May 31
/Women peacemakers born today
1906 Helen Boyden Lamb Lamont born Cambridge, MA (d. 1965). Economist; expert on India at MIT. Early critic of Vietnam War.
1920 Irma Schwager born Vienna, Austria. Pacifist and anti-nuclear protester. Resisted Nazis during occupation of France; exiled, 1938. Visited Vietnam during US bombing, 1971. Nobel Peace Prize nominee, 2005.

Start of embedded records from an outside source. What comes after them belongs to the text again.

**src/rds_pkg.sv**
```systemverilog
`default_nettype none
package rds_pkg;
   // ---------------------------------------------------------------
   // timing (clock is 10 MHz)
   // ---------------------------------------------------------------
   localparam int CLOCK_HZ            = 10_000_000;
   localparam int POWER_ON_DELAY_NS   = 10_000;     // nominal power-on delay
   localparam int REG_SETTLE_NS       = 10_000;     // regulator settle delay
   localparam int POWER_UP_TIMER_MS             = 64;         // power-up timer delay
   localparam int INT_RESET_NS        = 32_000;     // internal state reset time
   localparam int MONITOR_DELAY_NS    = 100_000;    // clock monitor delay
   localparam int POR_CYC    = (POWER_ON_DELAY_NS * (CLOCK_HZ / 1_000_000) + 999) / 1000;
   localparam int VREG_CYC   = (REG_SETTLE_NS * (CLOCK_HZ / 1_000_000) + 999) / 1000;
   localparam int POWER_UP_TIMER_CYC   = POWER_UP_TIMER_MS * (CLOCK_HZ / 1000);
   localparam int RST_CYC    = (INT_RESET_NS * (CLOCK_HZ / 1_000_000) + 999) / 1000;
   localparam int MON_CYC    = (MONITOR_DELAY_NS * (CLOCK_HZ / 1_000_000) + 999) / 1000;
   localparam int OST_PERIODS = 1024;               // oscillator periods counted
   localparam int OST_WIDTH   = 10;                 // start-up counter width
   localparam int CNT_W       = 20;                 // delay counter width
   // ---------------------------------------------------------------
   // registers
   // ---------------------------------------------------------------
   localparam logic [3:0] REG_STATUS   = 4'h0;      // reset flags, read/write
   localparam logic [3:0] REG_CONFIG   = 4'h1;      // clock and option config
   localparam logic [3:0] REG_OSC      = 4'h2;      // oscillator control
   localparam logic [3:0] REG_RTCCAL   = 4'h3;      // rtc calibration
   localparam logic [3:0] REG_NVM      = 4'h4;      // nvm control
   localparam logic [3:0] REG_IRQ_STAT = 4'h5;      // sticky events
   localparam logic [3:0] REG_IRQ_EN   = 4'h6;      // event enables
   localparam logic [3:0] REG_IRQ_CLR  = 4'h7;      // write-one-to-clear
   localparam logic [3:0] REG_SEQ      = 4'h8;      // sequencer state
   // status flag positions
   localparam int F_POR = 0;
   localparam int F_BOR = 1;
   localparam int F_EXT = 7;
   localparam int F_SWR = 6;
   localparam int F_WDT = 4;
   localparam int F_CM  = 9;
   localparam int F_IOP = 14;
   localparam int F_TRP = 15;
   localparam logic [15:0] STATUS_POR_VAL = 16'h0003;
   localparam logic [15:0] STATUS_IMPL    = 16'hC3FF;
   localparam logic [15:0] CONFIG_RST     = 16'h0000;
   localparam logic [15:0] RTCCAL_RST     = 16'h0000;
   localparam logic [15:0] NVM_RST        = 16'h0000;
   // clock source codes held in the config register (low three bits)
   typedef enum logic [2:0] {
      CS_EC, CS_FRC, CS_FRCDIV, CS_LOW_POWER_INTERNAL_RC, CS_PLL, CS_XTAL, CS_XTALPLL
   } rds_clk_src_type;
   localparam logic [2:0] FAST_RC_CODE = 3'h1;
endpackage
`default_nettype wire

```
**src/rds_top.sv**
```systemverilog
// Our own choices: strobed register access and the address map.
`default_nettype none
// Functional notes
// - release reset after power-on and start-up delays
// - oscillator and lock waits run alongside reset
// - power-on adds power-on delay; brown-out omits
// - start-up is regulator or power-up timer delay
// - other resets hold only internal reset time
// - start-up counter: ten bits, 1024 periods
// - added clock wait depends on clock source
// - no execution before valid clock released
// - monitor after release; fail switches to fast rc
// - crystal or pll sources add monitor delay
// - only special registers depend on reset type
// - oscillator reset value from new oscillator select; other resets with switching on take current oscillator
// - calibration and nvm registers reset by power-on only
// - any active source asserts system reset
// - power-on clears flags, sets brown-out and power-on
// - switching disabled uses configured oscillator always
module rds_top
   import rds_pkg::*;
#(
   parameter int POWER_UP_TIMER_CYCLES = rds_pkg::POWER_UP_TIMER_CYC    // shortenable power-up timer
) (
   // clocking (internal always-running timebase)
   input  wire logic        clock,
   input  wire logic        rst,
   input  wire logic        ce,
   // reset sources from pins and other clocks
   input  wire logic        power_on_in,
   input  wire logic        brown_out_in,
   input  wire logic        master_clear_pin_n,
   input  wire logic        watchdog_in,
   input  wire logic        soft_reset_in,
   input  wire logic        illegal_op_in,
   input  wire logic        uninit_w_in,
   input  wire logic        trap_conflict_in,
   input  wire logic        config_mismatch_in,
   // oscillator side
   input  wire logic        osc_tick_in,
   input  wire logic        pll_locked_in,
   input  wire logic        clock_valid_in,
   // configuration
   input  wire logic [2:0]  new_oscillator_select,
   input  wire logic        clock_switch_en,
   input  wire logic [2:0]  current_osc_in,
   // register port
   input  wire logic [3:0]  reg_addr,
   input  wire logic [15:0] reg_wdata,
   input  wire logic        reg_wr,
   input  wire logic        reg_rd,
   output logic      [15:0] reg_rdata,
   // results
   output logic             system_reset_out,
   output logic             exec_enable,
   output logic             clock_release,
   output logic             monitor_active,
   output logic             osc_fail_trap,
   output logic             select_fast_rc,
   output logic             irq
);
   import rds_pkg::*;

   // -------------------------------------------------------------
   // synchronised pins
   // -------------------------------------------------------------
   logic [11:0] pin_raw;
   logic [11:0] pin_s;
   assign pin_raw = {power_on_in, brown_out_in, ~master_clear_pin_n, watchdog_in,
                     soft_reset_in, illegal_op_in, uninit_w_in, trap_conflict_in,
                     config_mismatch_in, osc_tick_in, pll_locked_in, clock_valid_in};
   rds_sync #(.WIDTH(12)) u_sync (
      .clock (clock),
      .rst   (rst),
      .ce    (ce),
      .d     (pin_raw),
      .q     (pin_s)
   );
   logic por_s, bor_s, ext_s, wdt_s, swr_s, iop_s, uw_s, trp_s, cm_s;
   logic tick_s, lock_s, valid_s;
   assign {por_s, bor_s, ext_s, wdt_s, swr_s, iop_s, uw_s, trp_s,
           cm_s, tick_s, lock_s, valid_s} = pin_s;
   logic any_src;
   assign any_src = por_s | bor_s | ext_s | wdt_s | swr_s | iop_s | uw_s | trp_s | cm_s;

   // -------------------------------------------------------------
   // registers
   // -------------------------------------------------------------
   logic [15:0] status_q;         // reset flags
   logic [15:0] config_q;         // [2:0] clock source, [3] regulator on, [4] monitor en
   logic [15:0] osc_q;            // [14:12] current oscillator
   logic [15:0] rtccal_q;         // calibration, power-on reset only
   logic [15:0] nvm_q;            // nvm control, power-on reset only
   logic [3:0]  irq_stat_q;       // sticky events
   logic [3:0]  irq_en_q;         // event enables
   logic        por_seen_q;       // last reset was power-on class
   logic        bor_seen_q;       // last reset was brown-out
   rds_clk_src_type src;
   logic        reg_on;
   logic        mon_en;
   assign src    = rds_clk_src_type'(config_q[2:0]);
   assign reg_on = config_q[3];
   assign mon_en = config_q[4];

   // -------------------------------------------------------------
   // sequencer
   // -------------------------------------------------------------
   typedef enum logic [2:0] {
      SQ_HOLD, SQ_POWER_ON, SQ_STARTUP, SQ_INTERNAL, SQ_MONITOR_WAIT, SQ_RUN
   } rds_seq_type;
   rds_seq_type     seq_q;
   logic [CNT_W-1:0] cnt_q;
   logic [OST_WIDTH-1:0] ost_q;   // oscillator start-up counter
   logic            ost_done_q;
   logic            tick_d1_q;
   logic            need_ost, need_lock, need_mon;
   logic            clk_ok;
   logic            osc_released;

   assign need_ost  = por_seen_q && (src == CS_XTAL || src == CS_XTALPLL);
   assign need_lock = por_seen_q && (src == CS_PLL || src == CS_XTALPLL);
   assign need_mon  = src == CS_PLL || src == CS_XTAL || src == CS_XTALPLL;
   assign clk_ok    = (!need_ost || ost_done_q) && (!need_lock || lock_s);
   assign osc_released = clk_ok;

   // sequencer counts on the internal timebase, not the oscillator
   always_ff @(posedge clock)
   begin
      if (rst)
      begin
         seq_q <= SQ_HOLD;
         cnt_q <= '0;
      end
      else if (ce)
      begin
         if (any_src)
         begin
            seq_q <= SQ_HOLD;
            cnt_q <= '0;
         end
         else
         begin
            unique case (seq_q)
               SQ_HOLD:
               begin
                  cnt_q <= '0;
                  if (por_seen_q && !bor_seen_q)
                     seq_q <= SQ_POWER_ON;
                  else if (por_seen_q)
                     seq_q <= SQ_STARTUP;                        // brown-out skips
                  else
                     seq_q <= SQ_INTERNAL;
               end
               SQ_POWER_ON:
                  if (cnt_q >= CNT_W'(POR_CYC - 1))
                  begin
                     seq_q <= SQ_STARTUP;
                     cnt_q <= '0;
                  end
                  else
                     cnt_q <= cnt_q + 1'b1;
               SQ_STARTUP:
                  // regulator settle or power-up timer
                  if (cnt_q >= (reg_on ? CNT_W'(VREG_CYC - 1) : CNT_W'(POWER_UP_TIMER_CYCLES - 1)))
                  begin
                     seq_q <= SQ_INTERNAL;
                     cnt_q <= '0;
                  end
                  else
                     cnt_q <= cnt_q + 1'b1;
               SQ_INTERNAL:
                  if (cnt_q >= CNT_W'(RST_CYC - 1))
                  begin
                     seq_q <= (por_seen_q && need_mon) ? SQ_MONITOR_WAIT : SQ_RUN;
                     cnt_q <= '0;
                  end
                  else
                     cnt_q <= cnt_q + 1'b1;
               SQ_MONITOR_WAIT:
                  if (cnt_q >= CNT_W'(MON_CYC - 1))
                  begin
                     seq_q <= SQ_RUN;
                     cnt_q <= '0;
                  end
                  else
                     cnt_q <= cnt_q + 1'b1;
               SQ_RUN:
                  cnt_q <= '0;
            endcase
         end
      end
   end

   // oscillator start-up counter runs in parallel with the reset delay
   always_ff @(posedge clock)
   begin
      if (rst)
      begin
         ost_q      <= '0;
         ost_done_q <= 1'b0;
         tick_d1_q  <= 1'b0;
      end
      else if (ce)
      begin
         tick_d1_q <= tick_s;
         if (por_s || bor_s)
         begin
            ost_q      <= '0;
            ost_done_q <= 1'b0;
         end
         else if (tick_s && !tick_d1_q && !ost_done_q)
         begin
            ost_q <= ost_q + 1'b1;
            if (ost_q == OST_WIDTH'(OST_PERIODS - 1))
               ost_done_q <= 1'b1;                               // 1024th period
         end
      end
   end

   // reset class capture: brown-out also marks power-on class
   always_ff @(posedge clock)
   begin
      if (rst)
      begin
         por_seen_q <= 1'b1;
         bor_seen_q <= 1'b0;
      end
      else if (ce)
      begin
         if (por_s)
         begin
            por_seen_q <= 1'b1;
            bor_seen_q <= 1'b0;
         end
         else if (bor_s)
         begin
            por_seen_q <= 1'b1;
            bor_seen_q <= 1'b1;
         end
         else if (any_src)
         begin
            por_seen_q <= 1'b0;
            bor_seen_q <= 1'b0;
         end
      end
   end

   // -------------------------------------------------------------
   // outputs
   // -------------------------------------------------------------
   always_ff @(posedge clock)
   begin
      if (rst)
      begin
         system_reset_out <= 1'b1;
         exec_enable      <= 1'b0;
         clock_release    <= 1'b0;
         monitor_active   <= 1'b0;
         osc_fail_trap    <= 1'b0;
         select_fast_rc   <= 1'b0;
      end
      else if (ce)
      begin
         // released only once power-on, start-up and internal delays end
         system_reset_out <= any_src || seq_q == SQ_HOLD || seq_q == SQ_POWER_ON
                             || seq_q == SQ_STARTUP || seq_q == SQ_INTERNAL;
         clock_release    <= osc_released;
         exec_enable      <= !any_src && (seq_q == SQ_MONITOR_WAIT || seq_q == SQ_RUN)
                             && osc_released;
         monitor_active   <= !any_src && mon_en && seq_q == SQ_RUN;
         if (any_src)
         begin
            osc_fail_trap  <= 1'b0;
            select_fast_rc <= 1'b0;
         end
         else if (mon_en && seq_q == SQ_RUN && !valid_s)
         begin
            osc_fail_trap  <= 1'b1;
            select_fast_rc <= 1'b1;
         end
      end
   end

   // -------------------------------------------------------------
   // status flags: hardware set wins over software write
   // -------------------------------------------------------------
   always_ff @(posedge clock)
   begin
      if (rst)
         status_q <= STATUS_POR_VAL;
      else if (ce)
      begin
         if (por_s)
            status_q <= STATUS_POR_VAL;
         else
         begin
            if (reg_wr && reg_addr == REG_STATUS)
               status_q <= reg_wdata & STATUS_IMPL;
            if (bor_s)
               status_q[F_BOR] <= 1'b1;
            if (ext_s)
               status_q[F_EXT] <= 1'b1;
            if (wdt_s)
               status_q[F_WDT] <= 1'b1;
            if (swr_s)
               status_q[F_SWR] <= 1'b1;
            if (cm_s)
               status_q[F_CM] <= 1'b1;
            if (iop_s || uw_s)
               status_q[F_IOP] <= 1'b1;
            if (trp_s)
               status_q[F_TRP] <= 1'b1;
         end
      end
   end

   // config: ordinary reset value for every reset type
   always_ff @(posedge clock)
   begin
      if (rst)
         config_q <= CONFIG_RST;
      else if (ce)
      begin
         if (any_src)
            config_q <= CONFIG_RST;
         else if (reg_wr && reg_addr == REG_CONFIG)
            config_q <= reg_wdata;
      end
   end

   // oscillator control: reset value from select bits and reset type
   always_ff @(posedge clock)
   begin
      if (rst)
         osc_q <= {1'b0, new_oscillator_select, 12'h000};
      else if (ce)
      begin
         if (por_s || bor_s || !clock_switch_en)
            osc_q <= {1'b0, new_oscillator_select, 12'h000};
         else if (any_src)
            osc_q <= {1'b0, current_osc_in, 12'h000};
         else if (select_fast_rc)
            osc_q[14:12] <= FAST_RC_CODE;
         else if (reg_wr && reg_addr == REG_OSC)
            osc_q <= reg_wdata;
      end
   end

   // calibration and nvm control survive all but power-on
   always_ff @(posedge clock)
   begin
      if (rst)
      begin
         rtccal_q <= RTCCAL_RST;
         nvm_q    <= NVM_RST;
      end
      else if (ce)
      begin
         if (por_s)
         begin
            rtccal_q <= RTCCAL_RST;
            nvm_q    <= NVM_RST;
         end
         else if (reg_wr && reg_addr == REG_RTCCAL)
            rtccal_q <= reg_wdata;
         else if (reg_wr && reg_addr == REG_NVM)
            nvm_q <= reg_wdata;
      end
   end

   // -------------------------------------------------------------
   // interrupts: 0 reset released, 1 clock released, 2 clock fail, 3 reset seen
   // -------------------------------------------------------------
   logic [3:0] ev;
   // clock fail taken from the trap's own set condition, as trap and fast rc rise together
   assign ev = {any_src,
                ~any_src & mon_en & (seq_q == SQ_RUN) & ~valid_s & ~osc_fail_trap,
                osc_released & ~clock_release,
                system_reset_out & ~any_src
                & (seq_q == SQ_RUN || seq_q == SQ_MONITOR_WAIT)};
   always_ff @(posedge clock)
   begin
      if (rst)
      begin
         irq_stat_q <= 4'h0;
         irq_en_q   <= 4'h0;
         irq        <= 1'b0;
      end
      else if (ce)
      begin
         // set beats clear in the same cycle
         irq_stat_q <= (irq_stat_q & ~((reg_wr && reg_addr == REG_IRQ_CLR) ?
                        reg_wdata[3:0] : 4'h0)) | ev;
         if (reg_wr && reg_addr == REG_IRQ_EN)
            irq_en_q <= reg_wdata[3:0];
         irq <= |(irq_stat_q & irq_en_q);
      end
   end

   // -------------------------------------------------------------
   // read port, data one cycle after strobe
   // -------------------------------------------------------------
   always_ff @(posedge clock)
   begin
      if (rst)
         reg_rdata <= 16'h0000;
      else if (ce)
      begin
         if (reg_rd)
         begin
            unique case (reg_addr)
               REG_STATUS:   reg_rdata <= status_q;
               REG_CONFIG:   reg_rdata <= config_q;
               REG_OSC:      reg_rdata <= osc_q;
               REG_RTCCAL:   reg_rdata <= rtccal_q;
               REG_NVM:      reg_rdata <= nvm_q;
               REG_IRQ_STAT: reg_rdata <= {12'h000, irq_stat_q};
               REG_IRQ_EN:   reg_rdata <= {12'h000, irq_en_q};
               REG_SEQ:      reg_rdata <= {5'h00, ost_done_q, 7'h00, 3'(seq_q)};
               default:      reg_rdata <= 16'h0000;               // unmapped, write-only
            endcase
         end
         else
            reg_rdata <= 16'h0000;
      end
   end
endmodule
`default_nettype wire

```
**src/rds_sync.sv**
```systemverilog
`default_nettype none
// two-flop synchroniser for a vector of pin levels
module rds_sync #(
   parameter int WIDTH = 1
) (
   // clocking
   input  wire logic             clock,
   input  wire logic             rst,
   input  wire logic             ce,
   // data
   input  wire logic [WIDTH-1:0] d,
   output logic      [WIDTH-1:0] q
);
   logic [WIDTH-1:0] meta_q;                // first stage, read only by q
   // -------------------------------------------------------------
   // two stages
   // -------------------------------------------------------------
   always_ff @(posedge clock)
   begin
      if (rst)
      begin
         meta_q <= '0;
         q      <= '0;
      end
      else if (ce)
      begin
         meta_q <= d;
         q      <= meta_q;
      end
   end
endmodule
`default_nettype wire

```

1943 Antje Vollmer born Lübbecke, Westphalia, Germany. Lutheran pastor. Served in Bundestag for 22 years. Joined Green Party, 1983; Vice-President Bundestag 1994-2005. Opposed Kosovo as violation of international law; supported conscientious objection law. Awarded Hannah Arendt Prize, 1998.
1948 Svetlana Alexeivich born Stanislau, Ukrainian SR. Belorussian author. War’s Unwomanly Face about World War II, 1988; Zinky Boys portrayed brutality of Afghanistan war, 1992; Voices from Chernobyl, 1997. Received German Book Peace Prize, 2013; Nobel Literature Laureate, 2015.
Women's peacemaking on this day
1531 "Women's Revolt" in woolhouse, Amsterdam.
1678 Lady Godiva festival revived in Coventry, celebrating eleventh century woman's naked horse ride in protest of her husband's tax on his tenants.
1915 In Christiania, Emily Balch and Chrystal Macmillan met with Danish King Christian X, and Cornelia Ramondt-Hirschmann met with Foreign Minister Ihlen to appeal for peaceful intervention.
1966 17-year-old Nyugen Thi Can immolated herself, Hue, Vietnam.
1999 Women’s peace camp at RAF Fairford base in Gloucestershire protested Kosovo bombing; 8 women arrested.
2000 The UN Department of Peacekeeping Operations issued the Windhoek Declaration and the Namibia Plan of Action On Mainstreaming a Gender Perspective in Multidimensional Peacekeeping Operations, leading to UN Security Council Resolution 1325.
2010: Emily Henochowicz lost her left eye when hit by tear gas canister during nonviolent protest, Qalandiya.